» Collected data
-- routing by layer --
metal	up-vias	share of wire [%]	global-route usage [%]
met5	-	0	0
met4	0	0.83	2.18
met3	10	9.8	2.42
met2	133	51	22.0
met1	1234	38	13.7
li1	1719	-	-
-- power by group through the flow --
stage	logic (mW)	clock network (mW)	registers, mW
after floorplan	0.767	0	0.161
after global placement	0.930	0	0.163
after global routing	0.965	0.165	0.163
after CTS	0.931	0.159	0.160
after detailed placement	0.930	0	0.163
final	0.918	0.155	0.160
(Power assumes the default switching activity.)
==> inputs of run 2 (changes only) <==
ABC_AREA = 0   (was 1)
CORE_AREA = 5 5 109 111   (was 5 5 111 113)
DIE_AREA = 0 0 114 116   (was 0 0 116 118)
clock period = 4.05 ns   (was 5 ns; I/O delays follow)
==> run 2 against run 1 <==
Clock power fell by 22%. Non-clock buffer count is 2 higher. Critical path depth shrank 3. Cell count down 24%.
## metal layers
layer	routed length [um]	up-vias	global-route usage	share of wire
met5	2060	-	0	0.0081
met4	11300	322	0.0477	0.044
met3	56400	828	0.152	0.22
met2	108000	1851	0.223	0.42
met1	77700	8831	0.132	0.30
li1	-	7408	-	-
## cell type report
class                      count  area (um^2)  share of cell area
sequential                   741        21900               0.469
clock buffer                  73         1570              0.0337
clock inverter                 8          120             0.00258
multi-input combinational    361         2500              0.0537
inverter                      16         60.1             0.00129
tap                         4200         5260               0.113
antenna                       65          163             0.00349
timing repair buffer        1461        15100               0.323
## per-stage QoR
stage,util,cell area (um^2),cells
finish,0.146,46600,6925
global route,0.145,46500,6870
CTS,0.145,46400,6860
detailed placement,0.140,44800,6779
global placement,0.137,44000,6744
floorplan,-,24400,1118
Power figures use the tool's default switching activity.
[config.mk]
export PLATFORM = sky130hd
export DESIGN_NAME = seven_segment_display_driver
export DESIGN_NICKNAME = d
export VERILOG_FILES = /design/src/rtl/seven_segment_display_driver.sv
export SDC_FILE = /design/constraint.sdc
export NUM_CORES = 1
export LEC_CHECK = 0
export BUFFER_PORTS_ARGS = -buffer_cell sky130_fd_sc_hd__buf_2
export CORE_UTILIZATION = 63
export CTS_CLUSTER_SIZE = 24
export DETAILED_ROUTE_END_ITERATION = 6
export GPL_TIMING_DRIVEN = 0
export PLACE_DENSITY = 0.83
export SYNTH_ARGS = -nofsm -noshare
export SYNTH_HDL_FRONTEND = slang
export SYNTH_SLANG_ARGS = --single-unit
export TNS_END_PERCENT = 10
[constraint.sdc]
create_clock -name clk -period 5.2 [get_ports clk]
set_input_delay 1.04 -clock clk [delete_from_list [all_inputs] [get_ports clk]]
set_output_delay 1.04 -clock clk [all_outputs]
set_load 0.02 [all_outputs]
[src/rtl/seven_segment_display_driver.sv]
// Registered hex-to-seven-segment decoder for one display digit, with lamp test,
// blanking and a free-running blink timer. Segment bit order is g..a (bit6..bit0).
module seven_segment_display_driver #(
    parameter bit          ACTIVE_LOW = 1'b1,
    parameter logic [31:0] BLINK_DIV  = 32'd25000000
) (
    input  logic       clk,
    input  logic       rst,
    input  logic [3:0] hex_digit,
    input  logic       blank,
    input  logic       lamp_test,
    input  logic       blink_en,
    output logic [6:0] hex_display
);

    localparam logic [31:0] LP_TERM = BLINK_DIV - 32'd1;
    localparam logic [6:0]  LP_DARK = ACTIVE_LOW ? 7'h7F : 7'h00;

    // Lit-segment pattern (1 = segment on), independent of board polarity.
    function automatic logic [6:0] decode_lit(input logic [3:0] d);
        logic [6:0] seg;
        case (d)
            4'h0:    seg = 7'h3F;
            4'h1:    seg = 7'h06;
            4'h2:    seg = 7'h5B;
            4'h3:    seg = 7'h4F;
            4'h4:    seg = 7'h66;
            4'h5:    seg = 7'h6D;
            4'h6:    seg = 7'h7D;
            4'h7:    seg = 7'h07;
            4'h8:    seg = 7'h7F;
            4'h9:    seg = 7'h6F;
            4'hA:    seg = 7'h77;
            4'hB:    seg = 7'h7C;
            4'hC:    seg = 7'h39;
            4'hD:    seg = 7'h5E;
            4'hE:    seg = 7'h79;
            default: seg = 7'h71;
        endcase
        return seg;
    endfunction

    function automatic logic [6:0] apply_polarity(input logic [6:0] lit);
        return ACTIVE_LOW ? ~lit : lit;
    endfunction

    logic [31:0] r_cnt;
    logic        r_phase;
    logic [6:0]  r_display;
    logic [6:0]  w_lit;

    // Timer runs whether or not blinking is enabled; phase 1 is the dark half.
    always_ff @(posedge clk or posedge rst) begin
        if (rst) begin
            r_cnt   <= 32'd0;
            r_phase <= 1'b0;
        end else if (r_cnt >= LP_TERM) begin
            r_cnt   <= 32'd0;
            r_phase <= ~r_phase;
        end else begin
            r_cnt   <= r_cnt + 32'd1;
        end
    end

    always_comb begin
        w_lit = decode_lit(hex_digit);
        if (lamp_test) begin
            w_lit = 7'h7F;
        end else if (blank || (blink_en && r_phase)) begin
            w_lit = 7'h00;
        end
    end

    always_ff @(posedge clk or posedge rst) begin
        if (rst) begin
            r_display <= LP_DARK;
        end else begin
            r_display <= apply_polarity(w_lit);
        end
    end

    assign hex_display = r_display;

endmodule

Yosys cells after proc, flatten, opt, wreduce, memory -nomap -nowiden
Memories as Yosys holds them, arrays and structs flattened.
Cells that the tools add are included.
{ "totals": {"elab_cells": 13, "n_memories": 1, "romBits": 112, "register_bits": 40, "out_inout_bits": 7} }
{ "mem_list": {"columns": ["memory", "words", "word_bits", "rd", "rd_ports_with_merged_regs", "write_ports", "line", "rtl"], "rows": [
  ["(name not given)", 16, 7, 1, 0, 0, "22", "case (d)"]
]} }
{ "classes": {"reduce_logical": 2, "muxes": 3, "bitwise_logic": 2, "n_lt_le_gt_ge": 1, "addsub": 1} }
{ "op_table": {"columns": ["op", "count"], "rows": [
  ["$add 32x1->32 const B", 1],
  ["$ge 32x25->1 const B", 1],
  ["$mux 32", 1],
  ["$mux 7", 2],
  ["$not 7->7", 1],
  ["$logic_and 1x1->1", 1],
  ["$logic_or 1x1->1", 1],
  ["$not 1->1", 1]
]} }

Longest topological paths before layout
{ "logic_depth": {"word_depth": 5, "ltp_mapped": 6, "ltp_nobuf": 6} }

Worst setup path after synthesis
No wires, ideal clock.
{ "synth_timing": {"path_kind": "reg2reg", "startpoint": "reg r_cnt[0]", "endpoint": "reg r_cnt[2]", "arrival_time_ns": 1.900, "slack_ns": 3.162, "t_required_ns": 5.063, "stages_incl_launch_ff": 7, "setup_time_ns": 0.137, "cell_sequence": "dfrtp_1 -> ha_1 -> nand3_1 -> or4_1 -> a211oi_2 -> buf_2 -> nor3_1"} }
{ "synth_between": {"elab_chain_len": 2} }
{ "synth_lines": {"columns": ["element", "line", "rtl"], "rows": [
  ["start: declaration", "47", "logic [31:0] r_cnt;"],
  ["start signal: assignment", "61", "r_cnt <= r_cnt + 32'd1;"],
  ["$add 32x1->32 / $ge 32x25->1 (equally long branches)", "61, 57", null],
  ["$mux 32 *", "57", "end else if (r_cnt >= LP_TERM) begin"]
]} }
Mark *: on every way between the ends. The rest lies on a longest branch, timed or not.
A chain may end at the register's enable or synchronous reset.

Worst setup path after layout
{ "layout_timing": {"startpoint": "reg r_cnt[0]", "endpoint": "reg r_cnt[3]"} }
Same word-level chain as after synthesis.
==
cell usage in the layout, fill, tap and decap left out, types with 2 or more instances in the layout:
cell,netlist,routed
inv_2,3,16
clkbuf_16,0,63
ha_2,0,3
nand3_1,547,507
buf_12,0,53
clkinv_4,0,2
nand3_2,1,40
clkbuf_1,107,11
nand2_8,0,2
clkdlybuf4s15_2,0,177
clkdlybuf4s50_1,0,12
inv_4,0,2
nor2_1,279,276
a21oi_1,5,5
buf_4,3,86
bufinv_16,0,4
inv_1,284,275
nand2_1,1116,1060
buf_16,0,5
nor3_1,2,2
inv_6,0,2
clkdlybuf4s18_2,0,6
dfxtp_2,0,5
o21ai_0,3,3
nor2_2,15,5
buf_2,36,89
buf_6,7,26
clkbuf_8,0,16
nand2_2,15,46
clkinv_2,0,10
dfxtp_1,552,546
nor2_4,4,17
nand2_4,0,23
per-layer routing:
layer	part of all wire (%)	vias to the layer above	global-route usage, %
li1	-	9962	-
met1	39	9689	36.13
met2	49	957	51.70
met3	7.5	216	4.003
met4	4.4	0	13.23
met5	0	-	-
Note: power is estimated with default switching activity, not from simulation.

» Your objective
Reproduce only the lines above, starting at the line with "ABC_AREA = 0" and ending at the line with "run 2 against", exactly as written.

» Answer to the exercise
ABC_AREA = 0   (was 1)
CORE_AREA = 5 5 109 111   (was 5 5 111 113)
DIE_AREA = 0 0 114 116   (was 0 0 116 118)
clock period = 4.05 ns   (was 5 ns; I/O delays follow)
==> run 2 against run 1 <==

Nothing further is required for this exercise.